Por tanto, me atrevería a decir que sólo estas profesionales son las que conocen toda la gramática, semántica y sintaxis de esta pieza. Nos expusieron un discurso escénico en el que se iban y volvían de la figura de Virginia Woolf. Con la cual a veces se pivotaba con el fin de compartir las innumerables reflexiones y “paisajes” que les habrán suscitado estos escritos. Así lo que se ve en escena es algo que ya está “digerido” por ambas, algo que consigue transcender la idea de un “juego” entre dos personas hermanadas. Por ello no tardé mucho en dejar de analizar el marco conceptual que presupongo que sustentará este trabajo, y me centré en degustarlo. Esto es: Fue fascinante cómo Natalia Jiménez Gallardo “cataba” el espacio de toda la sala, sea con un desplazamiento o un simple gesto: Nada era gratuito dentro de la “ciencia formal” que ejercía con su danza.
Jordina Millà “no estuvo tocando” el piano dispuesto en escena, su sonido se me antojaba indescifrable: pasaba de lo sicodélico a cosas que se oirán en un mundo paralelo al nuestro.
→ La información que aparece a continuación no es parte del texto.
Source: an optimization exercise on an open RTL-to-GDS flow (aim: small area, a short achievable clock period and few clock cycles per item). Production flows keep margins and buffers that such runs may drop. In this exercise RTL edits were held to simulation tests only and were not proved equivalent to the original. Power is estimated from default activity; no workload was simulated.

<file path="design/flow/run.sh">
#!/bin/bash
# synth_recipe.tcl (not shown) runs the flow's synth.tcl, then flattens the netlist and writes it again
# the make line also repeats each setting of config.mk as NAME=value (left out here)
make -C /OpenROAD-flow-scripts/flow DESIGN_CONFIG=/design/flow/config.mk WORK_HOME=/design/flow/orfs CLKGATE_MAP_FILE= SYNTH_SCRIPT=/design/flow/synth_recipe.tcl finish
</file>
<file path="design/flow/config.mk">
export PLATFORM = sky130hd
export DESIGN_NAME = rv_core_top
export DESIGN_NICKNAME = rv_core_top
export VERILOG_FILES = /design/flow/design.v
export SDC_FILE = /design/flow/constraint.sdc
export NUM_CORES = 4
export LEC_CHECK = 0
export ABC_AREA = 1
export CAP_MARGIN = 20
export CORE_MARGIN = 2
export CORE_UTILIZATION = 50
export SETUP_SLACK_MARGIN = 3.3
export SLEW_MARGIN = 20
</file>
<file path="design/flow/constraint.sdc">
create_clock -name core_clock -period 6.5 [get_ports {CLK}]
set_input_delay 1.3000 -clock core_clock [delete_from_list [all_inputs] [get_ports {CLK}]]
set_output_delay 1.3000 -clock core_clock [all_outputs]
set_load 0.01 [all_outputs]
</file>
This is an optimization exercise on Yosys and OpenROAD, whose aim is small area, not a production implementation.
No functional check of the RTL was part of any run shown here.
Power is estimated from default activity; no workload was simulated.

## flow/design.v (module list and top-level ports; edited modules follow where they fit)
// module firFa: 10 lines
// module firHa: 9 lines
// module firHold: 9 lines
// module eegFirFilter: 1303 lines
module eegFirFilter (
    input logic clk,
    input logic reset,
    input logic [12:0] sampleIn,
    output logic [30:0] filterOut
);
  // ...
==> flow/flow/run.sh <==
#!/bin/bash
# Layout flow: the standard ORFS flow, with the port buffers made from the
# smallest buffer cell (every input and output port still gets its own buffer).
set -euo pipefail
bash standard.sh "BUFFER_PORTS_ARGS=-buffer_cell sky130_fd_sc_hd__buf_1" finish > standard_flow.log 2>&1
==> flow/standard.sh <==
#!/bin/bash
# synth_recipe.tcl (not shown) runs the flow's synth.tcl, then flattens the netlist and writes it again
# the make line also repeats each setting of config.mk as NAME=value (left out here)
make -C /OpenROAD-flow-scripts/flow DESIGN_CONFIG=/design/flow/config.mk WORK_HOME=/design/flow/orfs CLKGATE_MAP_FILE= SYNTH_SCRIPT=/design/flow/synth_recipe.tcl "${@:-finish}"
==> flow/config.mk <==
export PLATFORM = sky130hd
export DESIGN_NAME = eegFirFilter
export DESIGN_NICKNAME = eegFirFilter
export VERILOG_FILES = /design/flow/design.v
export SDC_FILE = /design/flow/constraint.sdc
export NUM_CORES = 4
export LEC_CHECK = 0
export ABC_AREA = 0
export CAP_MARGIN = 20
export CORE_MARGIN = 2
export CORE_UTILIZATION = 75
export CTS_BUF_LIST = sky130_fd_sc_hd__clkbuf_8
export CTS_CLUSTER_DIAMETER = 70
export CTS_CLUSTER_SIZE = 16
export PLACE_DENSITY = 0.85
export SLEW_MARGIN = 20
export SYNTH_HIERARCHICAL = 1
export SYNTH_MINIMUM_KEEP_SIZE = 0
==> flow/constraint.sdc <==
create_clock -name core_clock -period 6.0 [get_ports {clk}]
set_input_delay 1.2000 -clock core_clock [delete_from_list [all_inputs] [get_ports {clk}]]
set_output_delay 1.2000 -clock core_clock [all_outputs]
set_load 0.01 [all_outputs]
El movimiento de Natalia Jiménez Gallardo ayudaba a los que estén más familiarizados con las artes escénicas, aunque esto no significase que la misma se haya supeditado a lo que generaba Jordina Millà. A riesgo de equivocarme, me decantaría por decir que ambas confluyeron entendiendo que tienen un camino compartido que han decidido recorrer juntas, pero conservando el arraigo a las disciplinas artísticas a las que cada uno de ellas se deben.
Trabajos como Woolf favorecen a que las personas implicadas conozcan más a fondo la realidad de los profesionales de otros sectores, como también, pongan a prueba su versatilidad al situarla en situaciones totalmente fuera de su rutina diaria. Acepto que lo anterior suene llamativo, dado que estamos hablando de una creación entre una música y una bailarina, con el aliciente de que el formato bailarín y músico tocando en escena se ha convertido en todo un género. Del cual han creado cosas que se han hecho predecibles, y al mismo tiempo, han emergido propuestas de lo más fuera de serie porque llegan hasta el delirio. En el caso de Woolf puede que haya un poco de las dos cosas, empezando porque la puesta en escena nos conduce a pensar que ésta deriva de formatos más convencionales. Pero en el momento en que vemos esas telas tendidas en el techo que nos remiten a la estética que se suele asociar al lugar de origen y época de Virgnia Woolf, combinado con que Natalia Jiménez Gallardo “no bailaba” y Jordina Millà “no tocaba música”; ambas incorporaron lo que ellas mejor saben hacer como una forma de estar en ese “hogar” que es Woolf.
Como resultado, irrumpe en escena una pieza absolutamente exquisita, hecha con un mimo y una minuciosidad que demuestra que ellas entendieron eso que se suele hablar de en danza, al respecto de que interpretar (entre otras cosas), supone que cada movimiento se desarrolle por el camino más largo, ocupar toda la música, «extendiendo el presente» con cada nota de la música en cuestión… Ver Woolf ha sido un privilegio, algo que seguro ayudará a los espectadores que no son intérpretes de algún arte escénica o música, a comprender que estar sobre una tarima implica moldear el espacio físico y sonoro, según las posibilidades de los profesionales implicados. Dado que dotan de contenido algo que está “vacío” para introducirle imágenes y sonidos que lo reconstituyan, y que tardará en restablecerse, tal y como sucede cuando se arroja una piedra a un lago. De cualquier modo, el escenario volverá a no estar intervenido por intérpretes, nosotros los espectadores volveremos a nuestras respectivas casas y rutinas diarias. Así son las artes escénicas, algo que se desencadena y algo que se disuelve.